The B61 bomb: A case study in costs and needs

By Dana Priest,September 16, 2012

ALBUQUERQUE — On the outskirts of New Mexico’s largest city, a team of engineers at Sandia National Laboratories is engaged in a long-running treasure hunt to make sure the oldest weapon in America’s nuclear arsenal, the B61 bomb, remains safe for deployment.

They cannibalize spare B61s for parts, such as the vacuum tubes needed to keep the radars working on active bombs. If they don’t have spares, they track down outdated machines to manufacture the components themselves, as they did when they bought a machine to produce integrated circuits.

But after the manufacturer of the circuits went bankrupt and its machines were no longer available, the Sandia engineers had to become even more innovative.

“We bought three or four on eBay,” Gilbert Herrera, who manages Sandia’s microsystems research and facilities, said as he stood on the work floor recently. “For $100,000 apiece.”

The B61 was once heralded as a cornerstone of the country’s air-delivered nuclear force. Developed as a major deterrent against Soviet aggression in Europe, it is a slender gray cylinder that weighs 700 pounds and is 11 feet long and 13 inches in diameter. It can be delivered by a variety of aircraft, including NATO planes, anywhere in the world.

Now, nearly five decades after the first version rolled out of Los Alamos National Laboratory 100 miles north of here, age threatens to make the workhorse of the arsenal unreliable. So the B61 is poised to undergo a major renovation to extend its life span, a project that could cost as much as $10 billion, according to the Pentagon, or about $25 million for each of the 400 or so left in the arsenal.

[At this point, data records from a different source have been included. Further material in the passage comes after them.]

**src/rtl/vram_px_scanout_pkg.sv**
```systemverilog
// Shared constants and types for the framebuffer scan-out path:
// 640x480@60 VGA timing, the 320x240 framebuffer geometry and the
// R3G3B2 pixel layout.
package vram_px_scanout_pkg;

  // Default VGA 640x480@60 timing, in pixel clocks / lines.
  localparam int VGA_H_ACTIVE = 640;
  localparam int VGA_H_FP     = 16;
  localparam int VGA_H_SYNC   = 96;
  localparam int VGA_H_BP     = 48;
  localparam int VGA_V_ACTIVE = 480;
  localparam int VGA_V_FP     = 10;
  localparam int VGA_V_SYNC   = 2;
  localparam int VGA_V_BP     = 33;

  // Framebuffer geometry: each stored pixel covers a 2x2 block on screen.
  localparam int VGA_FB_WIDTH  = 320;
  localparam int VGA_FB_PIXELS = 76800;

  // Address and counter widths.
  localparam int ADDR_W = $clog2(VGA_FB_PIXELS);  // 17 bits
  localparam int CNT_W  = 10;                     // covers 0..799 and 0..524

  // R3G3B2 field positions inside a framebuffer byte.
  localparam int R_MSB = 7;
  localparam int R_LSB = 5;
  localparam int G_MSB = 4;
  localparam int G_LSB = 2;
  localparam int B_MSB = 1;
  localparam int B_LSB = 0;

  typedef struct packed {
    logic [2:0] r;
    logic [2:0] g;
    logic [1:0] b;
  } rgb332_t;

  // Timing flags computed from the counters. All are active-high so that
  // an all-zero word means "blank, no sync, not frame start".
  typedef struct packed {
    logic active;
    logic hsync;
    logic vsync;
    logic first;
  } fetch_flags_t;

  localparam fetch_flags_t FLAGS_IDLE = '{default: 1'b0};

  // Split a framebuffer byte into its colour fields.
  function automatic rgb332_t unpack_rgb(input logic [7:0] px);
    rgb332_t c;
    c.r = px[R_MSB:R_LSB];
    c.g = px[G_MSB:G_LSB];
    c.b = px[B_MSB:B_LSB];
    return c;
  endfunction

endpackage

```
**src/rtl/vram_px_delay_line.sv**
```systemverilog
// Parameterised shift register used to align the fetch-timing flags with
// the pixel data returning from the SRAM path. Every stage clears to
// RST_VAL so nothing spurious leaves the line right after reset.
module vram_px_delay_line #(
  parameter int                WIDTH   = 1,
  parameter int                DEPTH   = 1,
  parameter logic [WIDTH-1:0]  RST_VAL = '0
) (
  input  logic             clkPixel,
  input  logic             reset,
  input  logic [WIDTH-1:0] din,
  output logic [WIDTH-1:0] dout
);

  logic [WIDTH-1:0] stage [DEPTH];

  // Shift one stage per pixel clock; reset loads the idle value everywhere.
  always_ff @(posedge clkPixel) begin
    if (reset) begin
      for (int i = 0; i < DEPTH; i++) begin
        stage[i] <= RST_VAL;
      end
    end else begin
      stage[0] <= din;
      for (int i = 1; i < DEPTH; i++) begin
        stage[i] <= stage[i-1];
      end
    end
  end

  assign dout = stage[DEPTH-1];

endmodule

```
**src/rtl/vram_px_scanout.sv**
```systemverilog
// Pixel-clock-domain framebuffer reader. Runs the VGA raster counters,
// issues one framebuffer address per pixel clock (each stored pixel is
// shown twice horizontally and on two consecutive lines), and lines the
// returned pixel byte up with delayed sync/blank before driving the DAC.
//
// Timing: counter state in cycle t -> gpu_addr/fetch_* in cycle t+1 ->
// gpu_data sampled on the edge FETCH_LATENCY clocks after gpu_addr
// changed -> vga_* and frame_start in cycle t+FETCH_LATENCY+1.
module vram_px_scanout
  import vram_px_scanout_pkg::*;
#(
  parameter int FETCH_LATENCY = 2,
  parameter int H_ACTIVE      = VGA_H_ACTIVE,
  parameter int H_FP          = VGA_H_FP,
  parameter int H_SYNC        = VGA_H_SYNC,
  parameter int H_BP          = VGA_H_BP,
  parameter int V_ACTIVE      = VGA_V_ACTIVE,
  parameter int V_FP          = VGA_V_FP,
  parameter int V_SYNC        = VGA_V_SYNC,
  parameter int V_BP          = VGA_V_BP,
  parameter int FB_WIDTH      = VGA_FB_WIDTH
) (
  input  logic              clkPixel,
  input  logic              reset,
  output logic [ADDR_W-1:0] gpu_addr,
  input  logic [7:0]        gpu_data,
  output logic              fetch_blank,
  output logic              fetch_vsync,
  output logic [2:0]        vga_r,
  output logic [2:0]        vga_g,
  output logic [1:0]        vga_b,
  output logic              vga_hs,
  output logic              vga_vs,
  output logic              vga_blank,
  output logic              frame_start
);

  localparam int H_TOTAL = H_ACTIVE + H_FP + H_SYNC + H_BP;
  localparam int V_TOTAL = V_ACTIVE + V_FP + V_SYNC + V_BP;

  localparam logic [CNT_W-1:0] H_LAST     = CNT_W'(H_TOTAL - 1);
  localparam logic [CNT_W-1:0] V_LAST     = CNT_W'(V_TOTAL - 1);
  localparam logic [CNT_W-1:0] H_ACT_END  = CNT_W'(H_ACTIVE);
  localparam logic [CNT_W-1:0] V_ACT_END  = CNT_W'(V_ACTIVE);
  localparam logic [CNT_W-1:0] HS_START   = CNT_W'(H_ACTIVE + H_FP);
  localparam logic [CNT_W-1:0] HS_STOP    = CNT_W'(H_ACTIVE + H_FP + H_SYNC);
  localparam logic [CNT_W-1:0] VS_START   = CNT_W'(V_ACTIVE + V_FP);
  localparam logic [CNT_W-1:0] VS_STOP    = CNT_W'(V_ACTIVE + V_FP + V_SYNC);
  localparam logic [ADDR_W-1:0] FB_STEP   = ADDR_W'(FB_WIDTH);

  logic [CNT_W-1:0]  h_cnt;
  logic [CNT_W-1:0]  v_cnt;
  logic [ADDR_W-1:0] line_base;
  logic              h_wrap;
  logic              v_wrap;
  fetch_flags_t      flags_now;
  fetch_flags_t      flags_dly;
  logic [ADDR_W-1:0] addr_now;
  rgb332_t           px;

  // Decode raster position into timing flags and the framebuffer address.
  always_comb begin
    h_wrap          = (h_cnt == H_LAST);
    v_wrap          = (v_cnt == V_LAST);
    flags_now       = FLAGS_IDLE;
    flags_now.active = (h_cnt < H_ACT_END) && (v_cnt < V_ACT_END);
    flags_now.hsync  = (h_cnt >= HS_START) && (h_cnt < HS_STOP);
    flags_now.vsync  = (v_cnt >= VS_START) && (v_cnt < VS_STOP);
    flags_now.first  = (h_cnt == '0) && (v_cnt == '0);
    // h_cnt/2 selects the stored pixel; line_base already accounts for the
    // line pair, so no multiplier is needed.
    addr_now = '0;
    if (flags_now.active) begin
      addr_now = line_base + ADDR_W'(h_cnt[CNT_W-1:1]);
    end
  end

  // Raster counters plus the running start address of the current line pair.
  always_ff @(posedge clkPixel) begin
    if (reset) begin
      h_cnt     <= '0;
      v_cnt     <= '0;
      line_base <= '0;
    end else if (h_wrap) begin
      h_cnt <= '0;
      if (v_wrap) begin
        // Frame wrap wins: restart at the top with no line add.
        v_cnt     <= '0;
        line_base <= '0;
      end else begin
        v_cnt <= v_cnt + CNT_W'(1);
        // Advance to the next framebuffer line after the second (odd)
        // screen line of each pair.
        if (v_cnt[0] && (v_cnt < V_ACT_END)) begin
          line_base <= line_base + FB_STEP;
        end
      end
    end else begin
      h_cnt <= h_cnt + CNT_W'(1);
    end
  end

  // Fetch-side registers toward the arbiter (undelayed timing).
  always_ff @(posedge clkPixel) begin
    if (reset) begin
      gpu_addr    <= '0;
      fetch_blank <= 1'b1;
      fetch_vsync <= 1'b0;
    end else begin
      gpu_addr    <= addr_now;
      fetch_blank <= !flags_now.active;
      fetch_vsync <= flags_now.vsync;
    end
  end

  vram_px_delay_line #(
    .WIDTH   ($bits(fetch_flags_t)),
    .DEPTH   (FETCH_LATENCY),
    .RST_VAL (FLAGS_IDLE)
  ) u_align (
    .clkPixel (clkPixel),
    .reset    (reset),
    .din      (flags_now),
    .dout     (flags_dly)
  );

  assign px = unpack_rgb(gpu_data);

  // Output register: colour, syncs and frame_start all change on one edge.
  always_ff @(posedge clkPixel) begin
    if (reset) begin
      vga_r       <= '0;
      vga_g       <= '0;
      vga_b       <= '0;
      vga_hs      <= 1'b1;
      vga_vs      <= 1'b1;
      vga_blank   <= 1'b1;
      frame_start <= 1'b0;
    end else begin
      vga_hs      <= !flags_dly.hsync;
      vga_vs      <= !flags_dly.vsync;
      vga_blank   <= !flags_dly.active;
      frame_start <= flags_dly.first;
      // Data returned outside the visible window is never shown.
      if (flags_dly.active) begin
        vga_r <= px.r;
        vga_g <= px.g;
        vga_b <= px.b;
      end else begin
        vga_r <= '0;
        vga_g <= '0;
        vga_b <= '0;
      end
    end
  end

endmodule

```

The current estimate is more than double some early projections, so high that the Federation of American Scientists, a respected Washington disarmament think tank, dubbed it the “gold-plated nuclear bomb project.”

The Obama administration and Congress have pushed the program forward despite the enormous cost of refurbishing such complex weapons and over the strenuous objections of some nuclear strategists, who say the threat the B61 was designed to counter disappeared with the Cold War. Advocates, including the Obama administration, argue that the bomb is still essential to U.S. national security. In their view, the B61s deployed in Europe are the most concrete example of shared responsibility among the NATO countries, providing the indispensable psychological glue that binds the often-fractious alliance.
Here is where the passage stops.